→ Requirement
Every line in the entries where "stop" is found should be copied.
BEGIN Dataset extract
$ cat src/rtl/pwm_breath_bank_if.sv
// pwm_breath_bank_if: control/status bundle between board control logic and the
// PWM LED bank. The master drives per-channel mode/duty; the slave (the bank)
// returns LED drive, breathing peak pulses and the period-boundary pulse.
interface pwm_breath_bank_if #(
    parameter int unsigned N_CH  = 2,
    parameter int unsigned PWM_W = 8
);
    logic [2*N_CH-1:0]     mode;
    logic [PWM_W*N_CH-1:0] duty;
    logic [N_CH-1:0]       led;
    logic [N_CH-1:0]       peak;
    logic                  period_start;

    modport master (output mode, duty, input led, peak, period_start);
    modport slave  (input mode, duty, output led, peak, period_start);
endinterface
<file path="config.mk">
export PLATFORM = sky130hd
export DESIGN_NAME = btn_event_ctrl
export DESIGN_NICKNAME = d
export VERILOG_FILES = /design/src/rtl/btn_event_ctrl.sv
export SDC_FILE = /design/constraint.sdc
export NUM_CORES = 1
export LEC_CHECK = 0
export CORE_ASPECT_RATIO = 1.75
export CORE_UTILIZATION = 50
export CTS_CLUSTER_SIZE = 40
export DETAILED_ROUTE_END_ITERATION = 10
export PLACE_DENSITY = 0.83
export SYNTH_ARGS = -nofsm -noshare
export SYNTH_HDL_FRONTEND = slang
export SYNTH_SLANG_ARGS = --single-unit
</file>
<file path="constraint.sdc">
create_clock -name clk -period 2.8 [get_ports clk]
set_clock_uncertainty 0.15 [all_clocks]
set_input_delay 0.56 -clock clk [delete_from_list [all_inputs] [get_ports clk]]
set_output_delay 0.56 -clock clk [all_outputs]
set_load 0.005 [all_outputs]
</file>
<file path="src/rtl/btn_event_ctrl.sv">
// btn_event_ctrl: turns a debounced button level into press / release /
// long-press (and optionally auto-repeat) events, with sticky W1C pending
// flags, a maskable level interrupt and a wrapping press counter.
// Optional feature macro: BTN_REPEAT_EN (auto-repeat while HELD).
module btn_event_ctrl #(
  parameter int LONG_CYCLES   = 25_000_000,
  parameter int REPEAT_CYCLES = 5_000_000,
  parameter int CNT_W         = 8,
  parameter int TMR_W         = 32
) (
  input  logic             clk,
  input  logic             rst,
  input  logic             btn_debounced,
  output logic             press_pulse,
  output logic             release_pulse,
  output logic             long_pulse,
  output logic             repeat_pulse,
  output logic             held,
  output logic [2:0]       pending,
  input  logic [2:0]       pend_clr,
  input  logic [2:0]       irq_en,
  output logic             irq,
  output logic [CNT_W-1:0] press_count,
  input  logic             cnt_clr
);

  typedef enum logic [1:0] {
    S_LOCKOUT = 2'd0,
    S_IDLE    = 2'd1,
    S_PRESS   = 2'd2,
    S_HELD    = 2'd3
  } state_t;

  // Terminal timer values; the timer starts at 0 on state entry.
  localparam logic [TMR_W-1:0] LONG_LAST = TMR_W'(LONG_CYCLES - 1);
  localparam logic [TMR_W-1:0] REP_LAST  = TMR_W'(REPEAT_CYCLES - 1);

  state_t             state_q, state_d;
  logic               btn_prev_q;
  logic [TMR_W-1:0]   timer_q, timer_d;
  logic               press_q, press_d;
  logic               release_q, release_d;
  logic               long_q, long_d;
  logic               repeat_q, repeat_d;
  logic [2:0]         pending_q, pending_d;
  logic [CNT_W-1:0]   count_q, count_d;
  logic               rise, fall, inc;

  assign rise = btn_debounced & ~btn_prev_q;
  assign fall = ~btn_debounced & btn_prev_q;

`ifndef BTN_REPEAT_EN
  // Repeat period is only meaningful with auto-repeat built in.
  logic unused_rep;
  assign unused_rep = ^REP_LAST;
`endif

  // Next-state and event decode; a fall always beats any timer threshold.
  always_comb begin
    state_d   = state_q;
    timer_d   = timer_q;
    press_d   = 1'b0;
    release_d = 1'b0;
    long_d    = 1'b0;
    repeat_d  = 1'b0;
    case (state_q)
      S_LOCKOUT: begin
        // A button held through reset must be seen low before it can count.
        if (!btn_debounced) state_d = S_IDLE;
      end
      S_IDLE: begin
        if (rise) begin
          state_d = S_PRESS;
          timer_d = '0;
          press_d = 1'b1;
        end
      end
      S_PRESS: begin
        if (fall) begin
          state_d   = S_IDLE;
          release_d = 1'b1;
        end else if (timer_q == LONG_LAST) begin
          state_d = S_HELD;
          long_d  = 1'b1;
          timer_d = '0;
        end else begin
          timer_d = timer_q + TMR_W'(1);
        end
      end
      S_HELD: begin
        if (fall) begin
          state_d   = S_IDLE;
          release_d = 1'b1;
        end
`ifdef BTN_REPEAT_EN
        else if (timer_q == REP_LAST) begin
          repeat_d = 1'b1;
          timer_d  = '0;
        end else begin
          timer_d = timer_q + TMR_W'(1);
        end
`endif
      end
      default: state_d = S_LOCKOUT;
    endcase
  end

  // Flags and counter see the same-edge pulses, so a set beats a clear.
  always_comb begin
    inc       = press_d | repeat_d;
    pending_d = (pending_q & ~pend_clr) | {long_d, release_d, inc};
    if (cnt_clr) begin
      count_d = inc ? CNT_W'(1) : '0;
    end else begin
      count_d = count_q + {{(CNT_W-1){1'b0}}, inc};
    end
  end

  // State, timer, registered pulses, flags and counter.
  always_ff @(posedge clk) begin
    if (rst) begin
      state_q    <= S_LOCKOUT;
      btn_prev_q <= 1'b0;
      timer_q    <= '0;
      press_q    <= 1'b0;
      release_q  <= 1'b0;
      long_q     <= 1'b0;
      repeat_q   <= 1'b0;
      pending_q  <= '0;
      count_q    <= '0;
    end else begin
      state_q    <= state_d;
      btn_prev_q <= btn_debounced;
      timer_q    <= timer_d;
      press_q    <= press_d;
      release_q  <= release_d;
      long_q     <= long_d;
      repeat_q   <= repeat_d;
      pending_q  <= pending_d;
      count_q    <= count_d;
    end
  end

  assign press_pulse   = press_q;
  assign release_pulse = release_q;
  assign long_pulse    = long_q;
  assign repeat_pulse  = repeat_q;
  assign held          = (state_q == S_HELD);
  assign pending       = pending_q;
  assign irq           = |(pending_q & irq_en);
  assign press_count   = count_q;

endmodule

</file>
END Dataset extract
BEGIN Dataset extract
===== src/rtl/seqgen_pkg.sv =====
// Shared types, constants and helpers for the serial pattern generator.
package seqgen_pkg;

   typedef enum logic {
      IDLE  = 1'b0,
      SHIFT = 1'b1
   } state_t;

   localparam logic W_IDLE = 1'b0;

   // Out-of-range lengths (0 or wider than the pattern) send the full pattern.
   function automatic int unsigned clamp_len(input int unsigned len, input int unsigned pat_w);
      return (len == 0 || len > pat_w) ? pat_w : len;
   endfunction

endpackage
END Dataset extract
BEGIN Dataset extract
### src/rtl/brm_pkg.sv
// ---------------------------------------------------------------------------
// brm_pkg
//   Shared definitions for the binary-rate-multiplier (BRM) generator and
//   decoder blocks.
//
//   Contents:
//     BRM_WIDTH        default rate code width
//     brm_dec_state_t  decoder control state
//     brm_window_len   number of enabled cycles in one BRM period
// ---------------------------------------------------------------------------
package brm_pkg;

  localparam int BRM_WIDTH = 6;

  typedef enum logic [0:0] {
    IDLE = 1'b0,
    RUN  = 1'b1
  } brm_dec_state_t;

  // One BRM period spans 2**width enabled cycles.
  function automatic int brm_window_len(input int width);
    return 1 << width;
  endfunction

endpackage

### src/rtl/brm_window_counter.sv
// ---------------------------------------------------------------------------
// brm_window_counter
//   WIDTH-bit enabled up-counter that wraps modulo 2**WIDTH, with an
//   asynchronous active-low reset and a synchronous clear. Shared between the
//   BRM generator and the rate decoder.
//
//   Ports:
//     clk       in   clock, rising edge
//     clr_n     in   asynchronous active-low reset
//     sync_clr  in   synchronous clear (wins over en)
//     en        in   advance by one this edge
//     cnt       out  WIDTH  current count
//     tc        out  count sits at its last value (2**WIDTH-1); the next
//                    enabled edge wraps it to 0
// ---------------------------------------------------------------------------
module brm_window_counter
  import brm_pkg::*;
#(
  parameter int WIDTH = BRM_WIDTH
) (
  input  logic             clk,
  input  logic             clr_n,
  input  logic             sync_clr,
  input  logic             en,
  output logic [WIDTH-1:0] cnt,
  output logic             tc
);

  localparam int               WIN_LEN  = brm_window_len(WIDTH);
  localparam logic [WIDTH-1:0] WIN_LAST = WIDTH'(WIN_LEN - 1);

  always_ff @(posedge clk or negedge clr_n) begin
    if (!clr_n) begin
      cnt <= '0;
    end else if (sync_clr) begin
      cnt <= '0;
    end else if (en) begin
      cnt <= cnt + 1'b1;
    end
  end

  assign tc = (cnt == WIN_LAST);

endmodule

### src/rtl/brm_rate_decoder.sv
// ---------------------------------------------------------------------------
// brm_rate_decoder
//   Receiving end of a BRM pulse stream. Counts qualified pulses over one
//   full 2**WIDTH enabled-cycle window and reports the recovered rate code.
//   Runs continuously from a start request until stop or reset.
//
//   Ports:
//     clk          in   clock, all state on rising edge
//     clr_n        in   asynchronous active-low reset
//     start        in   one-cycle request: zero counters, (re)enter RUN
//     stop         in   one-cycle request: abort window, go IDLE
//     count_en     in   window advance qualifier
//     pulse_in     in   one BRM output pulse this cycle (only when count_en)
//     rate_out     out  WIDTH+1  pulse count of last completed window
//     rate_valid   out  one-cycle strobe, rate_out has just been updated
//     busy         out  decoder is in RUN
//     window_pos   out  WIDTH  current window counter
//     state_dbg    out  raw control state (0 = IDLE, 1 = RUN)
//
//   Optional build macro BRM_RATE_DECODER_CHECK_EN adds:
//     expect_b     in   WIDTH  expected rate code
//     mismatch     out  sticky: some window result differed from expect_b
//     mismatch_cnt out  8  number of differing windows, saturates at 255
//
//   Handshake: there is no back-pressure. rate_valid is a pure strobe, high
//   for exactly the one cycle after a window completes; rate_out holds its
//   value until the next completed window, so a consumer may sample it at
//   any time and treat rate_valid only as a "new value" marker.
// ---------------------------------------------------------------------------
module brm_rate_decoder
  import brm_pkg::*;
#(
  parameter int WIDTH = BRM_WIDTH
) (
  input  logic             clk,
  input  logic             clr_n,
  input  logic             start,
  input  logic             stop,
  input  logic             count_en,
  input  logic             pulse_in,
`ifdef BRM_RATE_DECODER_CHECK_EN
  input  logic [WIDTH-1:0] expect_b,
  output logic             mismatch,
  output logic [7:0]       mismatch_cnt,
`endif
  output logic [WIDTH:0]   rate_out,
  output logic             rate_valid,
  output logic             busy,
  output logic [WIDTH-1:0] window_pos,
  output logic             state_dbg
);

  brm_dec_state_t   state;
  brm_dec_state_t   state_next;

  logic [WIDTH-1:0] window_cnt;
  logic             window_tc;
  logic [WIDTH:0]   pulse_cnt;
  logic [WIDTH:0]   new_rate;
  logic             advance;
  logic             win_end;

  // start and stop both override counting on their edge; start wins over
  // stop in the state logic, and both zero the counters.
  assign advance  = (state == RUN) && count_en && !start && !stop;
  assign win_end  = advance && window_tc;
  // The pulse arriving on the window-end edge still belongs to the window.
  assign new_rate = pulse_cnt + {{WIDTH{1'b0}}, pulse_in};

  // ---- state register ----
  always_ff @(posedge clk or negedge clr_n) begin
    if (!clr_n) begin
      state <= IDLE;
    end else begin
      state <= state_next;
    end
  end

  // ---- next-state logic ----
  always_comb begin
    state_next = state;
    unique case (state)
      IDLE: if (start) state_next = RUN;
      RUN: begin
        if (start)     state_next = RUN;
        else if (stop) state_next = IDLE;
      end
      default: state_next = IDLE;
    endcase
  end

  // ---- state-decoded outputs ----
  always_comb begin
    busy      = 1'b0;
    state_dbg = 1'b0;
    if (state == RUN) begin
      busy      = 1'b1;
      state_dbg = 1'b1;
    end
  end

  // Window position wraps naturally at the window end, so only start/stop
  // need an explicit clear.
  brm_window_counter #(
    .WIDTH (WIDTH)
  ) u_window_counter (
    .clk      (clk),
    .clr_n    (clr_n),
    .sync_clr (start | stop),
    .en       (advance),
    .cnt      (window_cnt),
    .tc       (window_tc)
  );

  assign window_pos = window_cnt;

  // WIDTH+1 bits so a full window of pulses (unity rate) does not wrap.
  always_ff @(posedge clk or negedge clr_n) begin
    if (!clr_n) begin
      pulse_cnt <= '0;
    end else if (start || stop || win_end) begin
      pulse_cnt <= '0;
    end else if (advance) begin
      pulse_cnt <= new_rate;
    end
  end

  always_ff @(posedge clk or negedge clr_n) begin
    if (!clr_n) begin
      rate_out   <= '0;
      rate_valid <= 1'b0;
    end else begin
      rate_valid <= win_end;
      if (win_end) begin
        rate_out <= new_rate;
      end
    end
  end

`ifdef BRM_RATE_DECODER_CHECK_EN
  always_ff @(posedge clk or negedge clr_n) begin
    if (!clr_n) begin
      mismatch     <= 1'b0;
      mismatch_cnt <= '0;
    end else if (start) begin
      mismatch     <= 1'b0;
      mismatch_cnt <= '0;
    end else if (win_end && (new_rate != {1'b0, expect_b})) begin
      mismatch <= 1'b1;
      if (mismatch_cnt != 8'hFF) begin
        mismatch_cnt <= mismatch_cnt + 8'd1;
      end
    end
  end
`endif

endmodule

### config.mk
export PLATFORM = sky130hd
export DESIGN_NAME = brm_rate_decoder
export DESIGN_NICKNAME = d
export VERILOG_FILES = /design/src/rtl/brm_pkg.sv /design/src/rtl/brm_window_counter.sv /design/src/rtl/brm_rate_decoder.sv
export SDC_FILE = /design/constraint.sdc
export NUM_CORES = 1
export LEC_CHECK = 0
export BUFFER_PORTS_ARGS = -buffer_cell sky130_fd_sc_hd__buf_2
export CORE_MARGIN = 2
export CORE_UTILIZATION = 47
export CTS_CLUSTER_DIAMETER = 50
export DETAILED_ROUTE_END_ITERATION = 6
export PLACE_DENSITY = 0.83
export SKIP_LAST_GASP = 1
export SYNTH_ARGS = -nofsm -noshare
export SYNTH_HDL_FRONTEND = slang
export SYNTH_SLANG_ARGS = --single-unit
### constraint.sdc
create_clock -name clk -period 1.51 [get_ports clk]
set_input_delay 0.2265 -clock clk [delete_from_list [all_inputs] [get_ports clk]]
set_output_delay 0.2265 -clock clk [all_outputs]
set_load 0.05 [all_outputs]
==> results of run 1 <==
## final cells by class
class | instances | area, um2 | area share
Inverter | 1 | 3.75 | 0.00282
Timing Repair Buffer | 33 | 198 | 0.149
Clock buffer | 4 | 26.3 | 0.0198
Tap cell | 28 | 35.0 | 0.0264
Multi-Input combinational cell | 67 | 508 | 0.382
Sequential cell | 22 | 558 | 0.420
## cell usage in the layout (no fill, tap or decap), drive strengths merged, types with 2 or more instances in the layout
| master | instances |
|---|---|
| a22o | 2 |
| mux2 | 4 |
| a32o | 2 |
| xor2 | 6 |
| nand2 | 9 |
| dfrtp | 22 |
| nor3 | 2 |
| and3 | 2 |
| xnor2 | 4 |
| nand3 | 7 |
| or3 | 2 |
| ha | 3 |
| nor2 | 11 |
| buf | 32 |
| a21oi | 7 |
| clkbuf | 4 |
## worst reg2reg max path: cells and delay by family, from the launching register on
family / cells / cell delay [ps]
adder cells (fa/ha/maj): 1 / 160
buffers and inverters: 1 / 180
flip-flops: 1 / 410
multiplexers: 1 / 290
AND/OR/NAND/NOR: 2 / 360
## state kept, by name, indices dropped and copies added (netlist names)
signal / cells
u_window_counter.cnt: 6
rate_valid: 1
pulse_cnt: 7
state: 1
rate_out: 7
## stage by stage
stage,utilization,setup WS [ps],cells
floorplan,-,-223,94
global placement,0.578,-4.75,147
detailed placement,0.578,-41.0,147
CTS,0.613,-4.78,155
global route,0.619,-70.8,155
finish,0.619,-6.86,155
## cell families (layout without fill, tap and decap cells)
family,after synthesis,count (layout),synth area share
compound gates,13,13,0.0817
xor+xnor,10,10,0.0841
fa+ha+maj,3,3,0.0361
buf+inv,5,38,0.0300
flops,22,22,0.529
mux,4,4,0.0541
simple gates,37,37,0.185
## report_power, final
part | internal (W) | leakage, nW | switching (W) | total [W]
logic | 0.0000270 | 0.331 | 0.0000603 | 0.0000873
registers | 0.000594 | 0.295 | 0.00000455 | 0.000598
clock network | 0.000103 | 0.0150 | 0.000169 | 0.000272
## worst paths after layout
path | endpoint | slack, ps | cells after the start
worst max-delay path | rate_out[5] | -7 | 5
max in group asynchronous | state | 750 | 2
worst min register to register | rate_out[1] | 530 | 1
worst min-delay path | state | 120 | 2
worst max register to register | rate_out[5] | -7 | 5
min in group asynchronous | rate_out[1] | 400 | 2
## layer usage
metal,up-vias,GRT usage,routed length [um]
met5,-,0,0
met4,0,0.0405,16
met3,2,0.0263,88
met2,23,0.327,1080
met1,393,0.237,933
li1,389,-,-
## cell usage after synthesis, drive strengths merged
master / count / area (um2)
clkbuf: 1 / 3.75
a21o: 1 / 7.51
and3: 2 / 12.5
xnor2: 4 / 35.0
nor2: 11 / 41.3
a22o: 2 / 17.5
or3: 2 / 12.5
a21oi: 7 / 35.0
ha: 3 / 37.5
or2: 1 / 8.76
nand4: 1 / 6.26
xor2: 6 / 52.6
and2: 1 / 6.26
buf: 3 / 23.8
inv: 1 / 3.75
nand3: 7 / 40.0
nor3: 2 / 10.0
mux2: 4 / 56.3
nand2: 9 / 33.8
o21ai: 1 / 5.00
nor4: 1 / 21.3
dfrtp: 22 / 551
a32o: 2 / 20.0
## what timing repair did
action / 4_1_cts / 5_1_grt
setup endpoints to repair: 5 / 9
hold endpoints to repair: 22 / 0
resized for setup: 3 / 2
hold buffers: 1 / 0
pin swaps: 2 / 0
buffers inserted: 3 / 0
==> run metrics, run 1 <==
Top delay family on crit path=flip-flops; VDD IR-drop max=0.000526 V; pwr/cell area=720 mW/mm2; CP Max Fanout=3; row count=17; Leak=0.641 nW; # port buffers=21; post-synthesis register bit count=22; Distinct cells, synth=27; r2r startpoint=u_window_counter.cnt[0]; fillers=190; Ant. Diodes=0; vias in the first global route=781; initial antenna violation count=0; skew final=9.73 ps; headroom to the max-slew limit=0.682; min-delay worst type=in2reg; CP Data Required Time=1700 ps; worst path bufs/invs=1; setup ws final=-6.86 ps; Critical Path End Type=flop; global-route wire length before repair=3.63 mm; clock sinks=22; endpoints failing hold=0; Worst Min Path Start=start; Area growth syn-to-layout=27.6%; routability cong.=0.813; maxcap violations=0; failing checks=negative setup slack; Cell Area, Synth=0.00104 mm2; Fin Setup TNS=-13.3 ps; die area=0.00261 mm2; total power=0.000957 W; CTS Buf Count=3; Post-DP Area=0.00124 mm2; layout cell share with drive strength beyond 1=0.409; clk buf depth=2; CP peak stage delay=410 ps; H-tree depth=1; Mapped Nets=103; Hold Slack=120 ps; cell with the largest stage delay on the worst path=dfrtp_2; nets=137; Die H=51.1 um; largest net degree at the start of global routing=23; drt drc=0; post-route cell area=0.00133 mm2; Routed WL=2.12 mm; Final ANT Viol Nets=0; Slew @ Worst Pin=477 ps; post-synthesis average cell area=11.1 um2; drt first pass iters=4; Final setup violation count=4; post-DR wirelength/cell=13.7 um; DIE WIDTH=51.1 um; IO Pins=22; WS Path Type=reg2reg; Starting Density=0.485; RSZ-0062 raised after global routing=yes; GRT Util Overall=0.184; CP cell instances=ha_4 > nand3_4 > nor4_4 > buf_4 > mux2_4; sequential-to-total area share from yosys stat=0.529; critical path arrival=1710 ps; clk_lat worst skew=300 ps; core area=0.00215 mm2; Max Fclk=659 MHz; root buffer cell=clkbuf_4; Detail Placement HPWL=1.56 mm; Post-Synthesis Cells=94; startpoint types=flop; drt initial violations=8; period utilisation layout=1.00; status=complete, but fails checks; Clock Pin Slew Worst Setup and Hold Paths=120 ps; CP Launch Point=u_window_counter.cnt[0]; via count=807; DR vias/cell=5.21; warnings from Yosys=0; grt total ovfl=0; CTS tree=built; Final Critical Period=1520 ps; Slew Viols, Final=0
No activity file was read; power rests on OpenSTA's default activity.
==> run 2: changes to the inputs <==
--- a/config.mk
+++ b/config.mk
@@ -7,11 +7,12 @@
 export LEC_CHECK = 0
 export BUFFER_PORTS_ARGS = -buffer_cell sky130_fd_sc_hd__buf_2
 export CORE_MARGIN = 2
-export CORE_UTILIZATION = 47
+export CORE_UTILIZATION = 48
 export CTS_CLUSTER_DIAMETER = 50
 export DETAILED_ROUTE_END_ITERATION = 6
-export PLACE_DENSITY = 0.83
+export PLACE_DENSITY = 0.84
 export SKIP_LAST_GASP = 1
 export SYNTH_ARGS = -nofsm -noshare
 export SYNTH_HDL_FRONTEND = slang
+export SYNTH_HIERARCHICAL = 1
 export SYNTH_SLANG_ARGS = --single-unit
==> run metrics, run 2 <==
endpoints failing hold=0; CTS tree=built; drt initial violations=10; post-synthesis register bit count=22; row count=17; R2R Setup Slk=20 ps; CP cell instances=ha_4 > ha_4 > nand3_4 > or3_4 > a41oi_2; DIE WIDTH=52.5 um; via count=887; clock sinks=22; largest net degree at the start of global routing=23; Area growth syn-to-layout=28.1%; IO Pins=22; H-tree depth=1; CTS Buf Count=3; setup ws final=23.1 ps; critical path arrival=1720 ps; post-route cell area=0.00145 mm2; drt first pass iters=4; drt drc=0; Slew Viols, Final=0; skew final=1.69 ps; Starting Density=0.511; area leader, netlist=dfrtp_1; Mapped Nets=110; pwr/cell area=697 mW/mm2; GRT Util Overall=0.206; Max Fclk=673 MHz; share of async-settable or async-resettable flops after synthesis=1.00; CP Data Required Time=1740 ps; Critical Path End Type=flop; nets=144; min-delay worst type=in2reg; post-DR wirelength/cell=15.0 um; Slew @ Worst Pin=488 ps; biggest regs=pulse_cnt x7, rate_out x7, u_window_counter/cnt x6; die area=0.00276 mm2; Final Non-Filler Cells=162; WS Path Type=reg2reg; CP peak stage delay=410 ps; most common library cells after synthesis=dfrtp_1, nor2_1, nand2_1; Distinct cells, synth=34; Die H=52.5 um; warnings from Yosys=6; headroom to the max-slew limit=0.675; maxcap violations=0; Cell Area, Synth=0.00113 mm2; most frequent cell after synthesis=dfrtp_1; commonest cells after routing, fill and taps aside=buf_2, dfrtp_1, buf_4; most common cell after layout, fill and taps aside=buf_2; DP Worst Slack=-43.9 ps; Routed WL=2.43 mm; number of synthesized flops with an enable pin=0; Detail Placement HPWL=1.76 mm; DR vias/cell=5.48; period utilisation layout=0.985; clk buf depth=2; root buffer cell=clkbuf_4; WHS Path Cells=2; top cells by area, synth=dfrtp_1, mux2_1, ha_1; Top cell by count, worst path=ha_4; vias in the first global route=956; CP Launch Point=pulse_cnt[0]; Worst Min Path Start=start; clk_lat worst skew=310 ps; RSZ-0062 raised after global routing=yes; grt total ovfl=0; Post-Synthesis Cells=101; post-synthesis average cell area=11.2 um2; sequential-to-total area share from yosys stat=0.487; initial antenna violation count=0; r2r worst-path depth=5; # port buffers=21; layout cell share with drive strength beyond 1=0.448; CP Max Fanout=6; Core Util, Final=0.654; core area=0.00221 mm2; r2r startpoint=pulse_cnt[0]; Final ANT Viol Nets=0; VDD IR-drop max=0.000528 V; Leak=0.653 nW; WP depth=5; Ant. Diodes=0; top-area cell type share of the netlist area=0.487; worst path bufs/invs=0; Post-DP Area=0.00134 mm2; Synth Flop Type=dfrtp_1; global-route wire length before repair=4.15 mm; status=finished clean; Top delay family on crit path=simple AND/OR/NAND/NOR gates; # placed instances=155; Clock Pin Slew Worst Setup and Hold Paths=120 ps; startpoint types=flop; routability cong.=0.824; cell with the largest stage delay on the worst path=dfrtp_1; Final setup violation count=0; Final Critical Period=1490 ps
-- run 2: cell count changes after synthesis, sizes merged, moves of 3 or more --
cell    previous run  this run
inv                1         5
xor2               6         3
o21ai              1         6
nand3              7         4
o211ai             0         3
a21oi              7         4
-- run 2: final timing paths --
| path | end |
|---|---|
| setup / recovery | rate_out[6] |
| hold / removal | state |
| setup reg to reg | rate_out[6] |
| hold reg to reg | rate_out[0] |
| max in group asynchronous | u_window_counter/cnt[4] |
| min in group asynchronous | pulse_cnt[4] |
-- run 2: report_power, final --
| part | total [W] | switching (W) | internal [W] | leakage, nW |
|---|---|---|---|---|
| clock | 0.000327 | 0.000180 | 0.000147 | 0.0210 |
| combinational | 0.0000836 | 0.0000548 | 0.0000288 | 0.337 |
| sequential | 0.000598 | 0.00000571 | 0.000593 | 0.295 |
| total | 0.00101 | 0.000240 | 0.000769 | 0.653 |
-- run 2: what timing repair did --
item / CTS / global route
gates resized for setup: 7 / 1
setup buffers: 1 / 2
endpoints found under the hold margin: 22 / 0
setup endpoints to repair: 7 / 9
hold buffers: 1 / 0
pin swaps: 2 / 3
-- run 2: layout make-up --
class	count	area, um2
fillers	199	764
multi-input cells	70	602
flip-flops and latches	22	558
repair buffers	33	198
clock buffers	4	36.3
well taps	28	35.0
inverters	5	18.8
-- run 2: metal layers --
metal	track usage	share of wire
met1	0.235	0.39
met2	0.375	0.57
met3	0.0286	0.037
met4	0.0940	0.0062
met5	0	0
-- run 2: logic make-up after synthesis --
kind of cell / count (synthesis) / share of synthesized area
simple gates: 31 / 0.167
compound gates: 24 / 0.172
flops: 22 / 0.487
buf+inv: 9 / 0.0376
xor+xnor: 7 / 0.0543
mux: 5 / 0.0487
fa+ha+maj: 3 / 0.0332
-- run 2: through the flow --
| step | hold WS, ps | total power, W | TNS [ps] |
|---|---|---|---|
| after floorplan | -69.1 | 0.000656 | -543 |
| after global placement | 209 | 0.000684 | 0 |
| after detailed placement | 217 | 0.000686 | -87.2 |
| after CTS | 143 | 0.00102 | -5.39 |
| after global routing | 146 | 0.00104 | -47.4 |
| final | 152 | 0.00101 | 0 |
END Dataset extract
→ Written solution
//   Runs continuously from a start request until stop or reset.
//     stop         in   one-cycle request: abort window, go IDLE
  input  logic             stop,
  // start and stop both override counting on their edge; start wins over
  // stop in the state logic, and both zero the counters.
  assign advance  = (state == RUN) && count_en && !start && !stop;
        else if (stop) state_next = IDLE;
  // Window position wraps naturally at the window end, so only start/stop
    .sync_clr (start | stop),
    end else if (start || stop || win_end) begin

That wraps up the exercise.